◆ YOUR TASK ◆
Only the lines below starting at the one containing "peakVddDrop_mv = 0.503" and ending at the one containing "-- run 3: layout" belong in the answer, each copied exactly.

◆ Collected data ◆
========

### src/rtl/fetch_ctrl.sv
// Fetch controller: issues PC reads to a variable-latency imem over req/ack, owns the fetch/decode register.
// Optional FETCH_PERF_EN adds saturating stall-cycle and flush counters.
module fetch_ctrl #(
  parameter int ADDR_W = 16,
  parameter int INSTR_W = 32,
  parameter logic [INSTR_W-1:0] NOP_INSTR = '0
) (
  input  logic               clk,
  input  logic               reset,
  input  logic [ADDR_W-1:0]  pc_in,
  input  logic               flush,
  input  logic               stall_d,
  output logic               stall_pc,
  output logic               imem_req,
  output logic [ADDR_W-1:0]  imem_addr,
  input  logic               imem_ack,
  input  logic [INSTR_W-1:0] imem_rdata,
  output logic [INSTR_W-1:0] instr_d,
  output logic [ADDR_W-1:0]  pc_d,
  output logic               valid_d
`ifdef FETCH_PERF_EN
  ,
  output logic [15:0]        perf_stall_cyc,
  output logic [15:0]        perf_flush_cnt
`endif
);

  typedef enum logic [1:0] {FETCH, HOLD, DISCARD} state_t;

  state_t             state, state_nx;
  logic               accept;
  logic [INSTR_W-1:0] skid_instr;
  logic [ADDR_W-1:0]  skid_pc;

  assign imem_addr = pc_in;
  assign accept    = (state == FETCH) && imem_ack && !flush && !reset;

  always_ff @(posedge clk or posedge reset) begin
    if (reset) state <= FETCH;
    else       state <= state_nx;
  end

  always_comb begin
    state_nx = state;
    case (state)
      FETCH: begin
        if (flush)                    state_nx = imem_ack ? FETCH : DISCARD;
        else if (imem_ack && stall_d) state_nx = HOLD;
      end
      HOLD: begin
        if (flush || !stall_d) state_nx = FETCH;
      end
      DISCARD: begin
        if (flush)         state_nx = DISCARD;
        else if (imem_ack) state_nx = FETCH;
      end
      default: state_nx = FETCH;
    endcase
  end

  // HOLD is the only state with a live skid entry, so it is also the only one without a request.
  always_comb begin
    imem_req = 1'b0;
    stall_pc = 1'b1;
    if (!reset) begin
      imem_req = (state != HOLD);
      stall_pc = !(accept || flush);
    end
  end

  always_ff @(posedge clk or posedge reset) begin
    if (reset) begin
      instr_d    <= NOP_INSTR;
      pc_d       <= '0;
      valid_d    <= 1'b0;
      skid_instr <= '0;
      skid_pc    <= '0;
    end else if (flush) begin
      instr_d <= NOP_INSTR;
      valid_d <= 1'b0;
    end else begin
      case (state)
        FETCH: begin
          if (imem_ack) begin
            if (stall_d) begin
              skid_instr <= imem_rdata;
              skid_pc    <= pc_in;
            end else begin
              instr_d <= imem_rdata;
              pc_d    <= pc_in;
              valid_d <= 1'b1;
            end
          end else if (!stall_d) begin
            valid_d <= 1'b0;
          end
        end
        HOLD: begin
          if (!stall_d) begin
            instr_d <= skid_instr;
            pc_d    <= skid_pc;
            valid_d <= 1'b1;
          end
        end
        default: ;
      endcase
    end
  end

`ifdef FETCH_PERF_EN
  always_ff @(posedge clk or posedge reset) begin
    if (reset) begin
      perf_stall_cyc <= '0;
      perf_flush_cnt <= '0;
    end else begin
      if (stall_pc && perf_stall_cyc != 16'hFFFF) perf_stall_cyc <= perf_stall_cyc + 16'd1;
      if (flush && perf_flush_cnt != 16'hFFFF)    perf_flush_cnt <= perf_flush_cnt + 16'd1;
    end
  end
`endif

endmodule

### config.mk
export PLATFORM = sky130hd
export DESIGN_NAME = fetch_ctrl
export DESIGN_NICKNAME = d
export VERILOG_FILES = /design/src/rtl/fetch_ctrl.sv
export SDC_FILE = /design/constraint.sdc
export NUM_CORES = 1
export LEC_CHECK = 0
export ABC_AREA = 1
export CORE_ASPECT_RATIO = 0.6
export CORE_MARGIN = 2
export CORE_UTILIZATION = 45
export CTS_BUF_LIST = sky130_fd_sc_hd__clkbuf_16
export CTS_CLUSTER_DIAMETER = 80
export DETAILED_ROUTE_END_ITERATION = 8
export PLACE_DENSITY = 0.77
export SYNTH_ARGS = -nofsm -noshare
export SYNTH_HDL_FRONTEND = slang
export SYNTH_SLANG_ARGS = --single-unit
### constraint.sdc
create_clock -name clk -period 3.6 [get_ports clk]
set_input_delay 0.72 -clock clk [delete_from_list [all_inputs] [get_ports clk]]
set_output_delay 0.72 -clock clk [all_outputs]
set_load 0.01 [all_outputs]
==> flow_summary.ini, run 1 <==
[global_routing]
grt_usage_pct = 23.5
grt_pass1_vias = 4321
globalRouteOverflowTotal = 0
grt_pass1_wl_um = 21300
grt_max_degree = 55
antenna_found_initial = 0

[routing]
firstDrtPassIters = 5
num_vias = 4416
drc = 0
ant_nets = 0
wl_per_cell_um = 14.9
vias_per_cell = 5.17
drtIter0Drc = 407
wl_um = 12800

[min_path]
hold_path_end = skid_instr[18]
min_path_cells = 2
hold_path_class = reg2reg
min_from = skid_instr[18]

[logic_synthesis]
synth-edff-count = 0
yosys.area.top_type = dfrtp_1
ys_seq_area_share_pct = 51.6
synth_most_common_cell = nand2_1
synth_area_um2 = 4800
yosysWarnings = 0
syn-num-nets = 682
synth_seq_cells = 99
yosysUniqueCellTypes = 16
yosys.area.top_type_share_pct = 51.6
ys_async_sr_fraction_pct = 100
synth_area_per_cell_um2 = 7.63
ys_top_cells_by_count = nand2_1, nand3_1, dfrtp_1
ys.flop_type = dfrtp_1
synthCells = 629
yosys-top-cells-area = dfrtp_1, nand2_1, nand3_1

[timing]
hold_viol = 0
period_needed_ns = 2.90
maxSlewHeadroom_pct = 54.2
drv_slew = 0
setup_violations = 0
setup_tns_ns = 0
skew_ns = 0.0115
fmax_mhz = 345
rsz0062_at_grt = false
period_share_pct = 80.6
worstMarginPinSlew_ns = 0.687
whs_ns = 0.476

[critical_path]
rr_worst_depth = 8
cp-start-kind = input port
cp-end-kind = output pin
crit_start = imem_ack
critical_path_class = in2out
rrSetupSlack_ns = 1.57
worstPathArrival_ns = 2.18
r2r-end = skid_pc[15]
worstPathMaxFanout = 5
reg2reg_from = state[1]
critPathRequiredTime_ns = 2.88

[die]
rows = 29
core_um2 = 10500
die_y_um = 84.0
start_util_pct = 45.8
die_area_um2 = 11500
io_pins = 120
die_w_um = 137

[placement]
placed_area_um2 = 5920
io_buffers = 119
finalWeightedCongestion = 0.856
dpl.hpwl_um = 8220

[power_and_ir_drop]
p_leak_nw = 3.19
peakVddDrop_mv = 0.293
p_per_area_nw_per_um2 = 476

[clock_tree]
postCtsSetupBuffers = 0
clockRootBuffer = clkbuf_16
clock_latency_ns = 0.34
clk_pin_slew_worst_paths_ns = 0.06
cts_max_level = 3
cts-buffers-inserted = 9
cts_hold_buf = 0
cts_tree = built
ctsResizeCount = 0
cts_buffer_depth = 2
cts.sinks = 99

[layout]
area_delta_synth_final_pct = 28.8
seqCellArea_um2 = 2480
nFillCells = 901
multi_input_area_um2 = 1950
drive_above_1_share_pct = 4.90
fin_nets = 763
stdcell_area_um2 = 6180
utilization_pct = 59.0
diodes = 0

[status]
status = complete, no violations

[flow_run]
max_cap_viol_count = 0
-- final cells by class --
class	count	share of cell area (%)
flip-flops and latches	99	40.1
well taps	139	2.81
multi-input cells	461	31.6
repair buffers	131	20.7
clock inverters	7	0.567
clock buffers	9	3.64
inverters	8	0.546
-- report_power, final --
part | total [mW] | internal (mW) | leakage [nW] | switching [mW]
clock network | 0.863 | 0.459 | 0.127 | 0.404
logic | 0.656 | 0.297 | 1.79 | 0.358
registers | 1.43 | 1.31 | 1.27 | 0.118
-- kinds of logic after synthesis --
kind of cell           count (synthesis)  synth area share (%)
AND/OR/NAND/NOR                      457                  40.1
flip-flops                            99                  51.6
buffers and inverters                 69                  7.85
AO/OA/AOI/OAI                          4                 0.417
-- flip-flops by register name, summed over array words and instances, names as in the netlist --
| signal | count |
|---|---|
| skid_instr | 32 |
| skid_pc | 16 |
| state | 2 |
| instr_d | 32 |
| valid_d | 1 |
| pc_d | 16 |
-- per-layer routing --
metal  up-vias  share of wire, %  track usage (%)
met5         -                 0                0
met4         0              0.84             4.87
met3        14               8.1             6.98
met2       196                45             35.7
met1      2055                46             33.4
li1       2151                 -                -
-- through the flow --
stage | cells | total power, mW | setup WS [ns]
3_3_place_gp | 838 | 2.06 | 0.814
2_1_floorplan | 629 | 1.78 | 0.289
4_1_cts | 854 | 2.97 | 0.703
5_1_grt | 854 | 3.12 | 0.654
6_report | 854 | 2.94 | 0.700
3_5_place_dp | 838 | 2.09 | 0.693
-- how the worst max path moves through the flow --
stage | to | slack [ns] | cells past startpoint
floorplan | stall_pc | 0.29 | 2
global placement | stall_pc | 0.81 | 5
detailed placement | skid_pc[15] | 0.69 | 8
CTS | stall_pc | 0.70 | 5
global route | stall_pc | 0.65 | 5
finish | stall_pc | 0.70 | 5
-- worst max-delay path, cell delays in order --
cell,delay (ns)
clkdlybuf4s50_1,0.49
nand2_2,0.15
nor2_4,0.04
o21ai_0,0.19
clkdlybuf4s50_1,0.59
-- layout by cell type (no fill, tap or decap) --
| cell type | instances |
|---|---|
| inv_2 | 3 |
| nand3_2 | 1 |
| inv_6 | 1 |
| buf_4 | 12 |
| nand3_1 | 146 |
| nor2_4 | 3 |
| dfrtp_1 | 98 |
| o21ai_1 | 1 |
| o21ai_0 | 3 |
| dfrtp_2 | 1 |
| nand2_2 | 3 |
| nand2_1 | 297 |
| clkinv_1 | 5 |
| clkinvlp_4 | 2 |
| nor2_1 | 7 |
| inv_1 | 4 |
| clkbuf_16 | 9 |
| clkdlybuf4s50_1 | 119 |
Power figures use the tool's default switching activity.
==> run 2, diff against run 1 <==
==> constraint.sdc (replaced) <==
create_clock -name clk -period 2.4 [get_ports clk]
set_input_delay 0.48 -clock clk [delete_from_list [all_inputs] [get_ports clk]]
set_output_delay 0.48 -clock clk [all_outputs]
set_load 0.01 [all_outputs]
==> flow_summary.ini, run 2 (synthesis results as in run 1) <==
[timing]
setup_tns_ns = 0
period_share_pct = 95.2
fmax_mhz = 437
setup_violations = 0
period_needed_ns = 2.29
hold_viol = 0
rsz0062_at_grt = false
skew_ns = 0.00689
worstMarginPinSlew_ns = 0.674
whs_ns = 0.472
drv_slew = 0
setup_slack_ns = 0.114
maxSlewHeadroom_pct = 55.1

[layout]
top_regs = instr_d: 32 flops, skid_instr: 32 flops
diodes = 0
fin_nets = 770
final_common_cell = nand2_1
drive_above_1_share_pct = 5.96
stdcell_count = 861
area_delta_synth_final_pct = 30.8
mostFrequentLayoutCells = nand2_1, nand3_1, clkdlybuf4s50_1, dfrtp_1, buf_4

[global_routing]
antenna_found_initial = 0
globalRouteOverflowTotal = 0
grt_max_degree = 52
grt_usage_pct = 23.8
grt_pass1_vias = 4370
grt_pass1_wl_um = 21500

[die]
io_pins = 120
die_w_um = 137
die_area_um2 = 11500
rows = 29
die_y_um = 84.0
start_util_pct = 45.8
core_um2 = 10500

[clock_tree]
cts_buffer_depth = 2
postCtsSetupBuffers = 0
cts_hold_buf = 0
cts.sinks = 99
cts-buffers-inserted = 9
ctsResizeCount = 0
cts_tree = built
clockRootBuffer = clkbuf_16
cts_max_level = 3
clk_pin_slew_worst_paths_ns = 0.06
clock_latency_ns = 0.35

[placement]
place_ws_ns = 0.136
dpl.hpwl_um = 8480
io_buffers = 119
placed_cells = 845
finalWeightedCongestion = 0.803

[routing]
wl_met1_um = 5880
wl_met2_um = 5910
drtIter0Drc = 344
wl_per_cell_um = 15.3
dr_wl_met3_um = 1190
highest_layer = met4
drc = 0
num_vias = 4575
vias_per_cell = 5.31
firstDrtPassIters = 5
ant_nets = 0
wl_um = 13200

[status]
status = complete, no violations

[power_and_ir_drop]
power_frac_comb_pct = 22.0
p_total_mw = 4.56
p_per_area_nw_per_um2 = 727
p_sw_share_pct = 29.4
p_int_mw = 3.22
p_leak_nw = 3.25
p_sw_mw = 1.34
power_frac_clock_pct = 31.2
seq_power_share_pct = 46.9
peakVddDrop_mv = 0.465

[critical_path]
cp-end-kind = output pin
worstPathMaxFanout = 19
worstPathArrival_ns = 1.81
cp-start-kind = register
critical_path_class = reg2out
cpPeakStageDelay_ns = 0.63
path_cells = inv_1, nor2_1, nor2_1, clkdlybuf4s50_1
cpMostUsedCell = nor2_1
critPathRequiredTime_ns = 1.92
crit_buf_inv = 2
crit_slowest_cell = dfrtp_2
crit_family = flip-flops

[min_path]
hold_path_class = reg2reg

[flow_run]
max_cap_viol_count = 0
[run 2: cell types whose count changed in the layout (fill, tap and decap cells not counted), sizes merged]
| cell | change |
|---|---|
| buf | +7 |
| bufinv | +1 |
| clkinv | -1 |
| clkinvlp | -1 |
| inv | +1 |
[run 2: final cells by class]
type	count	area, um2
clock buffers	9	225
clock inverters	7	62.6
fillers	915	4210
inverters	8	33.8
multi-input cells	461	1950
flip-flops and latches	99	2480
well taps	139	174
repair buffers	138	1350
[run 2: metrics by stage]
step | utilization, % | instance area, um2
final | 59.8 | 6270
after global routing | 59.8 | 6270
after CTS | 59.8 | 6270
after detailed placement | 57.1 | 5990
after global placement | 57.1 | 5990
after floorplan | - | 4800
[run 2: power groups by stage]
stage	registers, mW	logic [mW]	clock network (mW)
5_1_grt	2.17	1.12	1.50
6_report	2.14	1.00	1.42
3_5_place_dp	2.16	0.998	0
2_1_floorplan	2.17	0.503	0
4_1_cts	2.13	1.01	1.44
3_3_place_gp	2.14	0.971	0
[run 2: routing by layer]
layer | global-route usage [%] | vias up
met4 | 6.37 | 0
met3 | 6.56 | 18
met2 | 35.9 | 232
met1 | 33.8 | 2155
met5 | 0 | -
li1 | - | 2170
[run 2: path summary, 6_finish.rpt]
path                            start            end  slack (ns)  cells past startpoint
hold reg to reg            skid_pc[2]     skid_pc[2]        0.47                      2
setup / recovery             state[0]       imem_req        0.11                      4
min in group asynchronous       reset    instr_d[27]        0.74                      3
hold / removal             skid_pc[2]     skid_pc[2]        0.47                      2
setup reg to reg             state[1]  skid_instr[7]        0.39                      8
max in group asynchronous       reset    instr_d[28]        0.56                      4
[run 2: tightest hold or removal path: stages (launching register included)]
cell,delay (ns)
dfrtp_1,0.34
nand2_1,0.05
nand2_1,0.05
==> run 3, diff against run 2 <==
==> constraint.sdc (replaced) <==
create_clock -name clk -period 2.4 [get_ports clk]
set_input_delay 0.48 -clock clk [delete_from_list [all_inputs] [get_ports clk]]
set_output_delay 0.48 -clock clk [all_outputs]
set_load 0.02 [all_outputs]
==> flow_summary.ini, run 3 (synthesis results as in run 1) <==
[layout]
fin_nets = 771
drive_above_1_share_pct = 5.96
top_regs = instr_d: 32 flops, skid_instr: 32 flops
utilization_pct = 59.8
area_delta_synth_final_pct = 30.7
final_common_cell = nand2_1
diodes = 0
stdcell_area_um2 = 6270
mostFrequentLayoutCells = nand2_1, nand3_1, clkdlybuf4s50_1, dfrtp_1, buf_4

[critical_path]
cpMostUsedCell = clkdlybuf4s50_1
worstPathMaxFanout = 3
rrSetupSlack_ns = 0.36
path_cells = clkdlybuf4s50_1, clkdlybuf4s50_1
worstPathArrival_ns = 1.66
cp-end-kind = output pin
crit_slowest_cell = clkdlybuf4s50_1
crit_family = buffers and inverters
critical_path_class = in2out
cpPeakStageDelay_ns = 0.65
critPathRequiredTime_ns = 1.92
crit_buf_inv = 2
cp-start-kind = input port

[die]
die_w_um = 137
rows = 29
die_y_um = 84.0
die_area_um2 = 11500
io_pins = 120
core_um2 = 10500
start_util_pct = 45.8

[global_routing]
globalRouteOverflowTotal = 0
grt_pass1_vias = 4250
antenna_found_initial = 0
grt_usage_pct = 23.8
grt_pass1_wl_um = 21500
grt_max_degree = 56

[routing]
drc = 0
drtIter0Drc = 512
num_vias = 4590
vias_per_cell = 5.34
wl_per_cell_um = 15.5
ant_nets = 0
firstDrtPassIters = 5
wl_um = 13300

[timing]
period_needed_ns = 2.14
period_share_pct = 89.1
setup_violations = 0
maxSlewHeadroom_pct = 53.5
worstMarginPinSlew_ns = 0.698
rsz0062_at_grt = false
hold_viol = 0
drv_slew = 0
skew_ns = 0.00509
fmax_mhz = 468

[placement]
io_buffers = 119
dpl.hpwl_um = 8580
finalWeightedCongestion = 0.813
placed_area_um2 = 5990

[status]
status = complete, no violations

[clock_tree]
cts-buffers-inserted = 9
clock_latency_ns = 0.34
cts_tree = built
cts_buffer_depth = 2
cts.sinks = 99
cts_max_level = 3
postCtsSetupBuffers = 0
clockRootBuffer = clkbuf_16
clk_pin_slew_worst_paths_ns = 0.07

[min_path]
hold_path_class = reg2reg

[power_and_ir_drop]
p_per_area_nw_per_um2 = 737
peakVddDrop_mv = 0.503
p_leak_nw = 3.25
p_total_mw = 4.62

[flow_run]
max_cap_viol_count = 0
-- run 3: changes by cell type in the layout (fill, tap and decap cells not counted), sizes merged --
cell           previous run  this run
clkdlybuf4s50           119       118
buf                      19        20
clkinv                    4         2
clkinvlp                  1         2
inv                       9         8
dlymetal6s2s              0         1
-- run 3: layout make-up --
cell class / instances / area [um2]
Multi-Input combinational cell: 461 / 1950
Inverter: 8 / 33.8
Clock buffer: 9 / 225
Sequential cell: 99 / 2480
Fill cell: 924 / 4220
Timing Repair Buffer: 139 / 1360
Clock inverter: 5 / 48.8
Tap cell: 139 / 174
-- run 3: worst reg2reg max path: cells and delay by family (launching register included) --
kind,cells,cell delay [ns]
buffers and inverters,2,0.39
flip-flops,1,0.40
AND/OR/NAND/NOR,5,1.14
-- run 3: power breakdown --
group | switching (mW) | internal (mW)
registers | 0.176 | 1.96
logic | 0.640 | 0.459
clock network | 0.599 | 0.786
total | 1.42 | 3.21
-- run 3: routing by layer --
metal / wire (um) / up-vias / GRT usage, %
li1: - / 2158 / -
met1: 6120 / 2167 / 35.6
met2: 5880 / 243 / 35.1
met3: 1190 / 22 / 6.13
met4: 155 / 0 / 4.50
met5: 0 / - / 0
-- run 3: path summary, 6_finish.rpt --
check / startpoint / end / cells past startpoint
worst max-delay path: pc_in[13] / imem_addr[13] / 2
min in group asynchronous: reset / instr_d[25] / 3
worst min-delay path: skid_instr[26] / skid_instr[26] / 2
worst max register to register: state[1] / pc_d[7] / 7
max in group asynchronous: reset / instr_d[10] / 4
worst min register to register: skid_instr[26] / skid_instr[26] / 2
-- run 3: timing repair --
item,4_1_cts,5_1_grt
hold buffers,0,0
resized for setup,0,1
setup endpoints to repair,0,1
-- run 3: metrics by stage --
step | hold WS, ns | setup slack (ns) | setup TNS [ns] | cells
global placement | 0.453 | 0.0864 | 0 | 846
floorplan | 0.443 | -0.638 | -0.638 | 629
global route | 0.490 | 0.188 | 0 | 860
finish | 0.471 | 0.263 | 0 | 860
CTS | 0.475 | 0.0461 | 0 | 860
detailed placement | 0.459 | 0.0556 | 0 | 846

========

◆ REPLY TO THE EXERCISE ◆
peakVddDrop_mv = 0.503
p_leak_nw = 3.25
p_total_mw = 4.62

[flow_run]
max_cap_viol_count = 0
-- run 3: changes by cell type in the layout (fill, tap and decap cells not counted), sizes merged --
cell           previous run  this run
clkdlybuf4s50           119       118
buf                      19        20
clkinv                    4         2
clkinvlp                  1         2
inv                       9         8
dlymetal6s2s              0         1
-- run 3: layout make-up --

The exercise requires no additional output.